Problem details
Copy each line below holding "requests".

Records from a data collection

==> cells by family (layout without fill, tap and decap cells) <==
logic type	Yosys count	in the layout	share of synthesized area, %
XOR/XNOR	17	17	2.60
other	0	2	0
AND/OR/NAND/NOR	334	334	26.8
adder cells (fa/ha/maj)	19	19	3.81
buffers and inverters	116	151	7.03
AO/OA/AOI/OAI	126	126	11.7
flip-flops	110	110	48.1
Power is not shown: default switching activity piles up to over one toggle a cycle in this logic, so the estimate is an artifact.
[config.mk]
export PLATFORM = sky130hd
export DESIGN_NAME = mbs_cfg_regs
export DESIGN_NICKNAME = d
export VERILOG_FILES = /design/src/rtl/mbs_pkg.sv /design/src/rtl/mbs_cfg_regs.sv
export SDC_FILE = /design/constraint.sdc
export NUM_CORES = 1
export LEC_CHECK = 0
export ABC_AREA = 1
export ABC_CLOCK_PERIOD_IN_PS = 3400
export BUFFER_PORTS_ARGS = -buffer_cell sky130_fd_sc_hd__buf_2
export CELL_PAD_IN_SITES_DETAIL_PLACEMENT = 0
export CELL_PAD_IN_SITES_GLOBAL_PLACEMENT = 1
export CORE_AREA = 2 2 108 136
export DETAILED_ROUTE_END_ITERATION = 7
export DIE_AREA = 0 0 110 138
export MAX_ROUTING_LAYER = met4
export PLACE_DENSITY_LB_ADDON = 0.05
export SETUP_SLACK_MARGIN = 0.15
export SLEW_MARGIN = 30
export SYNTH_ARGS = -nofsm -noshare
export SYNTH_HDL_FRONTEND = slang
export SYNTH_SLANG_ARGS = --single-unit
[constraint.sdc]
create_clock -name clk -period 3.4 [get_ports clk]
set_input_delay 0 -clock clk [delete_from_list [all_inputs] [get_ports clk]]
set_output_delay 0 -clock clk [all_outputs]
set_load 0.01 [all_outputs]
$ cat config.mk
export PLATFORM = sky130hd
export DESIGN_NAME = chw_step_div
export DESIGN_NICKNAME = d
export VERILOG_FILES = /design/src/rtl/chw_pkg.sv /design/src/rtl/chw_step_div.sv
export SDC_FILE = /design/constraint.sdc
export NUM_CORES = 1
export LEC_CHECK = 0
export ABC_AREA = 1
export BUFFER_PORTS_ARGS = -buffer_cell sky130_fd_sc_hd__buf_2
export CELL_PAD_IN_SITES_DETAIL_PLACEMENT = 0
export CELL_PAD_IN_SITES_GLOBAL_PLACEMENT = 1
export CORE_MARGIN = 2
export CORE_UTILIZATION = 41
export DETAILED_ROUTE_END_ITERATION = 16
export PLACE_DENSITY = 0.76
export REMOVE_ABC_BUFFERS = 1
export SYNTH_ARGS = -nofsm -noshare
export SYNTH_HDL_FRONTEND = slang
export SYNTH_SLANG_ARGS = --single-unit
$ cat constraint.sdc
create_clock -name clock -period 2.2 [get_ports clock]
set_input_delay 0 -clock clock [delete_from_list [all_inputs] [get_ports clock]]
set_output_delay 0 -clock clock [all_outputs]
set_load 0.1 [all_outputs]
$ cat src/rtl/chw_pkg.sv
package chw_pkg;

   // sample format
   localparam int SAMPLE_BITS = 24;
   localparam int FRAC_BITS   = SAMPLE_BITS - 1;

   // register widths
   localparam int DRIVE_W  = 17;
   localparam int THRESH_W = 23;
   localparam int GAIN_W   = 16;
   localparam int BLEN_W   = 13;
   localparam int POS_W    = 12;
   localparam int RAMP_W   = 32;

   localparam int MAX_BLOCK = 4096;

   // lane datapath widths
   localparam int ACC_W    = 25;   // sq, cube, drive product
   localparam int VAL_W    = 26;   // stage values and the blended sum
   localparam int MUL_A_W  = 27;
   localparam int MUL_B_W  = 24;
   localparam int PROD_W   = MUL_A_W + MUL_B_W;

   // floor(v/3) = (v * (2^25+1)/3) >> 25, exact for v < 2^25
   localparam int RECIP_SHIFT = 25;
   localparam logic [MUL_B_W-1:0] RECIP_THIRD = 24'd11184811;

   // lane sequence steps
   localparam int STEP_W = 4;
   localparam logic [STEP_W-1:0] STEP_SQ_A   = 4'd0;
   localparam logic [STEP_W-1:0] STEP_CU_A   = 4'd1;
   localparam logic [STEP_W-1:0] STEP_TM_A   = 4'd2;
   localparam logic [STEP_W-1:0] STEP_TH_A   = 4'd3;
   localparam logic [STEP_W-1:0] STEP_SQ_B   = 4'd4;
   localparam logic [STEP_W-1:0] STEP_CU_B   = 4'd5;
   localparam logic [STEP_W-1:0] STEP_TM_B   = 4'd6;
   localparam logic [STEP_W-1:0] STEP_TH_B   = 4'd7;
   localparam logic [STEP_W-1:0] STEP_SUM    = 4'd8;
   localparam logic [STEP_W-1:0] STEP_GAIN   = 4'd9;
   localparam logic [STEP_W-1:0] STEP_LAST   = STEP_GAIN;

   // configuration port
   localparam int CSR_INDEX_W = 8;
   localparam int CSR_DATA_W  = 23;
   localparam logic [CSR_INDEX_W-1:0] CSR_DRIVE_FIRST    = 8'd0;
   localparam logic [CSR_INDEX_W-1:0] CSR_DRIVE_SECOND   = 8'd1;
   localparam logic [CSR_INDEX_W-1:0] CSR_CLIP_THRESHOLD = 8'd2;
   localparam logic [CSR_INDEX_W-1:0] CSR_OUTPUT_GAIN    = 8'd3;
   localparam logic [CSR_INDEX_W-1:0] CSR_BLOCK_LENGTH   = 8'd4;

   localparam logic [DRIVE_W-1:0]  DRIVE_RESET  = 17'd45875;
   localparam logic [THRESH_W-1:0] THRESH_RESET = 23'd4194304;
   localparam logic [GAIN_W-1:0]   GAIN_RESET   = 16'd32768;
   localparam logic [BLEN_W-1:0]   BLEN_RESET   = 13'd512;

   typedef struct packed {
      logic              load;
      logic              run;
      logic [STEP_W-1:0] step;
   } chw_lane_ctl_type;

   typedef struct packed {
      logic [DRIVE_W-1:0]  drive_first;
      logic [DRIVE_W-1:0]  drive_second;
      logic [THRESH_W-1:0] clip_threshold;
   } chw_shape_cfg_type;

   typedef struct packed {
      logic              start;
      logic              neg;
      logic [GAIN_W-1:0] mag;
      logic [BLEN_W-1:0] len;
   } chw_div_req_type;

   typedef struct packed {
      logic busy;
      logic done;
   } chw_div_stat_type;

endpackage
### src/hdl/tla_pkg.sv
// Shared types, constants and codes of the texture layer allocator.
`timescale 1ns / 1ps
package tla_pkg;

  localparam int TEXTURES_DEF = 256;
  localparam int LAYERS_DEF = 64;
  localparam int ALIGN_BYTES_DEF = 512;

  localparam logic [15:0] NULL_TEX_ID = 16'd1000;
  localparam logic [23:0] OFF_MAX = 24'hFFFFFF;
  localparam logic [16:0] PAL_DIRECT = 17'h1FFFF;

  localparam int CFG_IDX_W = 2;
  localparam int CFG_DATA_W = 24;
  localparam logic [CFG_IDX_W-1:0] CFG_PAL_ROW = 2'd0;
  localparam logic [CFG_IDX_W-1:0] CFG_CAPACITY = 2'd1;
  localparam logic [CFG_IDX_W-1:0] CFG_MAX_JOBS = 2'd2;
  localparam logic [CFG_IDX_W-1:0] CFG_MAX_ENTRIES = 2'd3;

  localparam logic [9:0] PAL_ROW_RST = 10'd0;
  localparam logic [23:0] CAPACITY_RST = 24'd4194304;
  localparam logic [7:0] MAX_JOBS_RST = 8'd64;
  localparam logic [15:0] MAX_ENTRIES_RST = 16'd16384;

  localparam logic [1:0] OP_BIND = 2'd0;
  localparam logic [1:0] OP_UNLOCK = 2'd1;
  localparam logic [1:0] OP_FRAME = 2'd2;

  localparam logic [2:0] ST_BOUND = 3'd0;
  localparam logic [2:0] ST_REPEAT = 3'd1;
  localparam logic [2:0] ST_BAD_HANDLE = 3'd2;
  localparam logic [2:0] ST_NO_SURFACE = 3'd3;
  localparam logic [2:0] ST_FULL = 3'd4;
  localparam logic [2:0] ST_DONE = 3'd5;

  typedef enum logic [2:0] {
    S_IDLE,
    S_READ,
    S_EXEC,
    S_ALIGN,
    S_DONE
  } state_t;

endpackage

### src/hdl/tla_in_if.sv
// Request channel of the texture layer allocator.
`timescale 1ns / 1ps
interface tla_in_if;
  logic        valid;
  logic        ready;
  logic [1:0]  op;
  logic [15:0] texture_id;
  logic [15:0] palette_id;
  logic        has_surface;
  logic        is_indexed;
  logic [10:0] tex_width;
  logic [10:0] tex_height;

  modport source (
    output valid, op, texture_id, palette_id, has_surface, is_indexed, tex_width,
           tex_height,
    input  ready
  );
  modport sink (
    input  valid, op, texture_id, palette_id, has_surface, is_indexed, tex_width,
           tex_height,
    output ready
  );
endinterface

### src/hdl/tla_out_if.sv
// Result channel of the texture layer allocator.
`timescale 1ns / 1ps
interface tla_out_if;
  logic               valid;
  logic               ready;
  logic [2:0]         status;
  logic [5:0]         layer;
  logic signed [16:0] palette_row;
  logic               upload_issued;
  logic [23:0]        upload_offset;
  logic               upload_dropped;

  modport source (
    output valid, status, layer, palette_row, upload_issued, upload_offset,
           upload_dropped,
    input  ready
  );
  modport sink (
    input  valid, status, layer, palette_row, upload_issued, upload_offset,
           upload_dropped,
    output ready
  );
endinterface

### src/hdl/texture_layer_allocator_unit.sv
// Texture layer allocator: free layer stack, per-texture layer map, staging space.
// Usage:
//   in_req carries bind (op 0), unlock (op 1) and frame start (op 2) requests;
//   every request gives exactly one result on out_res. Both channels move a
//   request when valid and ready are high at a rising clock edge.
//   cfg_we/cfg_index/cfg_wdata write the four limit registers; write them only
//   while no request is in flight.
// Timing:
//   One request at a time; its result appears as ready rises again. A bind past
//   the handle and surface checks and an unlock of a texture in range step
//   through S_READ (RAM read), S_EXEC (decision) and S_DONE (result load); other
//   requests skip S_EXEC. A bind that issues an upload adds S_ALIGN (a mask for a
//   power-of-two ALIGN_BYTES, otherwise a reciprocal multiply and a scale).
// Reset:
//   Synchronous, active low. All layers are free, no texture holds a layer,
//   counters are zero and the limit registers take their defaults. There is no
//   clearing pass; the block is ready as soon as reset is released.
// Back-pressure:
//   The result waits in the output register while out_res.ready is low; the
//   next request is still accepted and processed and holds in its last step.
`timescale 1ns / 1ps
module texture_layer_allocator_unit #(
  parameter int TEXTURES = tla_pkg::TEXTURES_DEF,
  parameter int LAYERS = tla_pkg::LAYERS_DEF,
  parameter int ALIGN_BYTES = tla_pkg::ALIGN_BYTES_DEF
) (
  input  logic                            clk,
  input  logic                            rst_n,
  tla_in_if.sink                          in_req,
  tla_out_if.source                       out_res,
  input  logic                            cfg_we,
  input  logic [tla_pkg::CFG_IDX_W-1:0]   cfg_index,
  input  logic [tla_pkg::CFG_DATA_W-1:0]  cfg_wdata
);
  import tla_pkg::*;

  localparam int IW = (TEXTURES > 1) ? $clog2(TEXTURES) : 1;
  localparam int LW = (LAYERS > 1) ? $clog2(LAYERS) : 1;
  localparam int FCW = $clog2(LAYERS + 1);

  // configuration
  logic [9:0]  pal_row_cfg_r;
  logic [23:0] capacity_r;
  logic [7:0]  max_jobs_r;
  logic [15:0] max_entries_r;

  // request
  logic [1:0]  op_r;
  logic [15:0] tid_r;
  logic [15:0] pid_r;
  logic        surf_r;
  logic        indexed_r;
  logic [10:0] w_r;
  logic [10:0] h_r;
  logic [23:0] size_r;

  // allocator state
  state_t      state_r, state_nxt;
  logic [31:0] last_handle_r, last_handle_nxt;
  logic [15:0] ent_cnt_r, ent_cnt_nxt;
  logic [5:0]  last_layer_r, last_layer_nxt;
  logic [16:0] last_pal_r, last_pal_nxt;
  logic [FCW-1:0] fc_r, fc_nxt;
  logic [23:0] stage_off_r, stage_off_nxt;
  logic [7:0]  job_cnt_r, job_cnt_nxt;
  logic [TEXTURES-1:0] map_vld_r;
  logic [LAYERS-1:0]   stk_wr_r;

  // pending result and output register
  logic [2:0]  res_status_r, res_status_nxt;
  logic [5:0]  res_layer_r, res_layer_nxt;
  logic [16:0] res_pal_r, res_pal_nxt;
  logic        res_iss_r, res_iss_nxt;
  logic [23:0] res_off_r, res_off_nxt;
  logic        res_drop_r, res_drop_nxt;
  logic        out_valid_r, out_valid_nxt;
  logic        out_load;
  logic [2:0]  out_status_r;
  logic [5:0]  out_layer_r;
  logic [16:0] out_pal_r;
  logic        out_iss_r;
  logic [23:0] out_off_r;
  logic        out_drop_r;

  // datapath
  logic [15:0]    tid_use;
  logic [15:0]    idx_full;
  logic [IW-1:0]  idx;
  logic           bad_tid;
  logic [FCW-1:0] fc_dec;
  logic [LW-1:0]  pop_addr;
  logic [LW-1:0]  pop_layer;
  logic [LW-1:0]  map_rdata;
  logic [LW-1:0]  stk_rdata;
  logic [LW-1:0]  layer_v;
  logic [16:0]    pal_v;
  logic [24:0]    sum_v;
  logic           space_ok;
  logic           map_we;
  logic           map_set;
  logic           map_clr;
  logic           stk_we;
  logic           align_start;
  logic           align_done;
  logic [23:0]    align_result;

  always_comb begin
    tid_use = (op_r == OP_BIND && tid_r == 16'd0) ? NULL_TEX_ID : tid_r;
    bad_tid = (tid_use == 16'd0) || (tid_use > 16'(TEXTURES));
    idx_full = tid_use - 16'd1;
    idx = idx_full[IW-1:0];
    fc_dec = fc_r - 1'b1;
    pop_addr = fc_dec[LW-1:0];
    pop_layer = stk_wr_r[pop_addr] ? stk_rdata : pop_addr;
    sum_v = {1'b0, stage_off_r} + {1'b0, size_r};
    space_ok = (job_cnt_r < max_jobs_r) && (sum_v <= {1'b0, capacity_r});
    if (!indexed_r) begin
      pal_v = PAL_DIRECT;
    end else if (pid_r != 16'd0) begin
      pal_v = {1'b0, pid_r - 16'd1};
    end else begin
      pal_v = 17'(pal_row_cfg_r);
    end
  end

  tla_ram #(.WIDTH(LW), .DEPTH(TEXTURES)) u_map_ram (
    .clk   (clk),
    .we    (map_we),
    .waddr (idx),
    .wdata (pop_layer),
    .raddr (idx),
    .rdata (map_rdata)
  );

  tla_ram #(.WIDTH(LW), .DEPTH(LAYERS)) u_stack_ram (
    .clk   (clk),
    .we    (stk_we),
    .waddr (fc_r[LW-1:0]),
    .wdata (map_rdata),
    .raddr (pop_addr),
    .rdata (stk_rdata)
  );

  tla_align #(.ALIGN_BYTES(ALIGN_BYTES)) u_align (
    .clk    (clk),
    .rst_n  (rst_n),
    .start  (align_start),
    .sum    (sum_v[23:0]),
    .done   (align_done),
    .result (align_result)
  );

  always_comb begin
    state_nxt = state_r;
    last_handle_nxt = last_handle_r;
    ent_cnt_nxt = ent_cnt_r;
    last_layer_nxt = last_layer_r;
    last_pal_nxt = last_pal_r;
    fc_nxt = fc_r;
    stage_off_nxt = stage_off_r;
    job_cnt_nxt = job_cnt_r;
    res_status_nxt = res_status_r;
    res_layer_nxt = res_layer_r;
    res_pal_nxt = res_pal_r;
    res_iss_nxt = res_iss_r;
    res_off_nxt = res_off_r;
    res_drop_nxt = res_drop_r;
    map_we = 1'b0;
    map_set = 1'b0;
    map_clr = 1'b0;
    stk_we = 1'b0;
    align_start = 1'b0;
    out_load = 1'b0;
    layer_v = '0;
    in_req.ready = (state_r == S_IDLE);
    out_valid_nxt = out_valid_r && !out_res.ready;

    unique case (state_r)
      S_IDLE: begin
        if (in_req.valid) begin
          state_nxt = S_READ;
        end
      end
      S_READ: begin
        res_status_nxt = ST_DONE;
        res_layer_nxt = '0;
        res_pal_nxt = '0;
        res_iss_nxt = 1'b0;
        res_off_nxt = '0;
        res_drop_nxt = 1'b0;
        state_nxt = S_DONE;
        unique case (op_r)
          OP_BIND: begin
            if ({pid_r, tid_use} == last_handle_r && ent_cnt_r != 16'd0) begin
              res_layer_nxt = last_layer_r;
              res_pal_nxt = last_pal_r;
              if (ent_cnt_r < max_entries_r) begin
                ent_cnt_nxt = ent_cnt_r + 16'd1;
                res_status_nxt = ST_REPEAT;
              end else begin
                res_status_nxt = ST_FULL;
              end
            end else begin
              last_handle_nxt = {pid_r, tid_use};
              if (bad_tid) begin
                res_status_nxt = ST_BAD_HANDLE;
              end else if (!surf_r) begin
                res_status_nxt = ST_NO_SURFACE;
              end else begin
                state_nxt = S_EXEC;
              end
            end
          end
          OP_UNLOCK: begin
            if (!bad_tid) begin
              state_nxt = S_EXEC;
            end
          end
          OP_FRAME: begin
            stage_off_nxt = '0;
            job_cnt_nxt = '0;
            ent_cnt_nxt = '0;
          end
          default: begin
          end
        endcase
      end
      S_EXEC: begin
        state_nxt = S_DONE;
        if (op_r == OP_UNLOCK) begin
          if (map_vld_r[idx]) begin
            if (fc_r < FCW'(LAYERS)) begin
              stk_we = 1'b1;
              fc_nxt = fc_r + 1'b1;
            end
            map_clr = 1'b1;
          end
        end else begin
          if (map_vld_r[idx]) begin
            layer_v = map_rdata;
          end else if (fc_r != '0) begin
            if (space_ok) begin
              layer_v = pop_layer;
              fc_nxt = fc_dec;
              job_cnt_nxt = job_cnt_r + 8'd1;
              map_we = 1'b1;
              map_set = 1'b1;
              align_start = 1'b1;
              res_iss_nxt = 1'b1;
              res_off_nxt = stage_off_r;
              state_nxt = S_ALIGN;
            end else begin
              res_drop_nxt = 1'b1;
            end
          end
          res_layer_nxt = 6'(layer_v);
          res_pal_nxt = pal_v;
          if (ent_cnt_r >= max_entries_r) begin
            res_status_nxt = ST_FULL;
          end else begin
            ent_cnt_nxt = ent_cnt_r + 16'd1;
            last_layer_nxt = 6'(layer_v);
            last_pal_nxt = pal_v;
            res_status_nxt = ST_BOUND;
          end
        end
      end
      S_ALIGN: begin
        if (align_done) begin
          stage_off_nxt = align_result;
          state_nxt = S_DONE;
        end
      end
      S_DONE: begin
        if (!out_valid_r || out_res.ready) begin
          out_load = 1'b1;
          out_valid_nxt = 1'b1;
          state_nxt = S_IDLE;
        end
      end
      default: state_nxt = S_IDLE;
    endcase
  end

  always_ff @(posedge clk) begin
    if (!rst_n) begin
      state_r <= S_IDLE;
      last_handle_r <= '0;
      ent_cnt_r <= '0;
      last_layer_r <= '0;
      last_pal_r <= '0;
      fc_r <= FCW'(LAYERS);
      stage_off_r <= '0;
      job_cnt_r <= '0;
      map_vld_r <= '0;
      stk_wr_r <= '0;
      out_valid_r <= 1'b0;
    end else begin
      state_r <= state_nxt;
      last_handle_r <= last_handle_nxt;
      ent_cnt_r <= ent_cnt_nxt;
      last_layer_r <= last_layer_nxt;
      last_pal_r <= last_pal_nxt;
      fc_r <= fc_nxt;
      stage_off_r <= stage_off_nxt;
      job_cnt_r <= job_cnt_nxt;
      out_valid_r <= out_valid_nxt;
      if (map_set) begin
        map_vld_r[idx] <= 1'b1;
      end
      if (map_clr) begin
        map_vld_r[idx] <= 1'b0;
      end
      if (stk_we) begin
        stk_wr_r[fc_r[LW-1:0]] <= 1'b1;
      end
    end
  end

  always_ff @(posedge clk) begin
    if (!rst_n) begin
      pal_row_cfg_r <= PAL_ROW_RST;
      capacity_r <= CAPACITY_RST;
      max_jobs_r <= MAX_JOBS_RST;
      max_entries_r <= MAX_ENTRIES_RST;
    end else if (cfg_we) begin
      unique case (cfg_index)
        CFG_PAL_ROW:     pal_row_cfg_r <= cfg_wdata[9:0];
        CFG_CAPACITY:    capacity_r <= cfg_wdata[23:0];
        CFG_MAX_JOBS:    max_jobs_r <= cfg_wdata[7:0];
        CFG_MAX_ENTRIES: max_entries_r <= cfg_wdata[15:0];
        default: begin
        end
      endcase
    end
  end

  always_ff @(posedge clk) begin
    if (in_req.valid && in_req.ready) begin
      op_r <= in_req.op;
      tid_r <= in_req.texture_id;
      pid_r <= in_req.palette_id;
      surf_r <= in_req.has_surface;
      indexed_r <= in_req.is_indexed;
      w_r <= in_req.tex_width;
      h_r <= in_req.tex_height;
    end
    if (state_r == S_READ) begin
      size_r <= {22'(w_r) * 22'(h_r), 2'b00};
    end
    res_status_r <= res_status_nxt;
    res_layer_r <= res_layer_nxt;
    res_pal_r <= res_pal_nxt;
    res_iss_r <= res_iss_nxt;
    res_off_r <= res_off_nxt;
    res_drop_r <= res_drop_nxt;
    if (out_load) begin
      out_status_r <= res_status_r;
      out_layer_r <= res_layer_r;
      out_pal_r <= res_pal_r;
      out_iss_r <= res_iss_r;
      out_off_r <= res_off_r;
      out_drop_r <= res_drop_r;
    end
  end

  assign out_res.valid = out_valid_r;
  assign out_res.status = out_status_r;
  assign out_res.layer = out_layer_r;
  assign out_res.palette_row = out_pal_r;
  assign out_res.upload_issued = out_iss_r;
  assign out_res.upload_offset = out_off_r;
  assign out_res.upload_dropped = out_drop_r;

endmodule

Solved problem
//   in_req carries bind (op 0), unlock (op 1) and frame start (op 2) requests;
//   requests skip S_EXEC. A bind that issues an upload adds S_ALIGN (a mask for a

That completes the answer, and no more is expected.